◆ Provided data:
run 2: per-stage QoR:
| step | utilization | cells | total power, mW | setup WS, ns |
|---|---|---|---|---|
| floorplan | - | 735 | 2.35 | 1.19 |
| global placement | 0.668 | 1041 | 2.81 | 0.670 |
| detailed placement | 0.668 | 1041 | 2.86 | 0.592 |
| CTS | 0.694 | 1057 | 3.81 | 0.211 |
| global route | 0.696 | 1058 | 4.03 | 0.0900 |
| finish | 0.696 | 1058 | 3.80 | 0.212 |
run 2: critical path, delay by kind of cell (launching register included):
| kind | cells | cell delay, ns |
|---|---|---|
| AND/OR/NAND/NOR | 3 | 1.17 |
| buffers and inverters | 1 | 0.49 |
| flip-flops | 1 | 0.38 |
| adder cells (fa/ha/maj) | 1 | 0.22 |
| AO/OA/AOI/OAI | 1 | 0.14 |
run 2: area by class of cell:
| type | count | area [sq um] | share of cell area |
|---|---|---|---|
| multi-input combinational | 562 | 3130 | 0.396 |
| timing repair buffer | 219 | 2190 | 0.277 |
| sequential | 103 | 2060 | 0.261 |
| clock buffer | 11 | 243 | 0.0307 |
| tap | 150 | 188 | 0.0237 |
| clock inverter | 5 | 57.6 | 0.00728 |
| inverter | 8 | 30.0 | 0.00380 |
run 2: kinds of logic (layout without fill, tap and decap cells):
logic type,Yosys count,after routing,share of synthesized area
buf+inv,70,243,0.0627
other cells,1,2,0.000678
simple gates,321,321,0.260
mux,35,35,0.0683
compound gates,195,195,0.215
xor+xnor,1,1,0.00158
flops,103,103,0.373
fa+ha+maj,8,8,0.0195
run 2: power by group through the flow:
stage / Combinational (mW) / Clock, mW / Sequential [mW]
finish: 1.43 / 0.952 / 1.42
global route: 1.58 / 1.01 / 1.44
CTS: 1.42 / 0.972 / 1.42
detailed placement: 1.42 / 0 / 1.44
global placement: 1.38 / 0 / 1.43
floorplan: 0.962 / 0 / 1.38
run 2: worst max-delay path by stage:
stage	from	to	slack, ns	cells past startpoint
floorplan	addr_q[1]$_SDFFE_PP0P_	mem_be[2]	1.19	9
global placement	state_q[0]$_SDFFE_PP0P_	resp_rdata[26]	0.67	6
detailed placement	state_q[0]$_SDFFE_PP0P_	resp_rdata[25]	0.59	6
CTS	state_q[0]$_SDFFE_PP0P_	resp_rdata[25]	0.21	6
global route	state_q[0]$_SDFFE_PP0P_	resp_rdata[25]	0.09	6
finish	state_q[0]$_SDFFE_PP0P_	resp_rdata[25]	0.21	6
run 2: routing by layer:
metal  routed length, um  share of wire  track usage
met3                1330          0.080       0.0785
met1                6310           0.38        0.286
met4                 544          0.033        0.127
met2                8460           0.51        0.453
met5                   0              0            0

◆ Work to be completed: In full and word for word, output the entries.

◆ Solution:
run 2: per-stage QoR:
| step | utilization | cells | total power, mW | setup WS, ns |
|---|---|---|---|---|
| floorplan | - | 735 | 2.35 | 1.19 |
| global placement | 0.668 | 1041 | 2.81 | 0.670 |
| detailed placement | 0.668 | 1041 | 2.86 | 0.592 |
| CTS | 0.694 | 1057 | 3.81 | 0.211 |
| global route | 0.696 | 1058 | 4.03 | 0.0900 |
| finish | 0.696 | 1058 | 3.80 | 0.212 |
run 2: critical path, delay by kind of cell (launching register included):
| kind | cells | cell delay, ns |
|---|---|---|
| AND/OR/NAND/NOR | 3 | 1.17 |
| buffers and inverters | 1 | 0.49 |
| flip-flops | 1 | 0.38 |
| adder cells (fa/ha/maj) | 1 | 0.22 |
| AO/OA/AOI/OAI | 1 | 0.14 |
run 2: area by class of cell:
| type | count | area [sq um] | share of cell area |
|---|---|---|---|
| multi-input combinational | 562 | 3130 | 0.396 |
| timing repair buffer | 219 | 2190 | 0.277 |
| sequential | 103 | 2060 | 0.261 |
| clock buffer | 11 | 243 | 0.0307 |
| tap | 150 | 188 | 0.0237 |
| clock inverter | 5 | 57.6 | 0.00728 |
| inverter | 8 | 30.0 | 0.00380 |
run 2: kinds of logic (layout without fill, tap and decap cells):
logic type,Yosys count,after routing,share of synthesized area
buf+inv,70,243,0.0627
other cells,1,2,0.000678
simple gates,321,321,0.260
mux,35,35,0.0683
compound gates,195,195,0.215
xor+xnor,1,1,0.00158
flops,103,103,0.373
fa+ha+maj,8,8,0.0195
run 2: power by group through the flow:
stage / Combinational (mW) / Clock, mW / Sequential [mW]
finish: 1.43 / 0.952 / 1.42
global route: 1.58 / 1.01 / 1.44
CTS: 1.42 / 0.972 / 1.42
detailed placement: 1.42 / 0 / 1.44
global placement: 1.38 / 0 / 1.43
floorplan: 0.962 / 0 / 1.38
run 2: worst max-delay path by stage:
stage	from	to	slack, ns	cells past startpoint
floorplan	addr_q[1]$_SDFFE_PP0P_	mem_be[2]	1.19	9
global placement	state_q[0]$_SDFFE_PP0P_	resp_rdata[26]	0.67	6
detailed placement	state_q[0]$_SDFFE_PP0P_	resp_rdata[25]	0.59	6
CTS	state_q[0]$_SDFFE_PP0P_	resp_rdata[25]	0.21	6
global route	state_q[0]$_SDFFE_PP0P_	resp_rdata[25]	0.09	6
finish	state_q[0]$_SDFFE_PP0P_	resp_rdata[25]	0.21	6
run 2: routing by layer:
metal  routed length, um  share of wire  track usage
met3                1330          0.080       0.0785
met1                6310           0.38        0.286
met4                 544          0.033        0.127
met2                8460           0.51        0.453
met5                   0              0            0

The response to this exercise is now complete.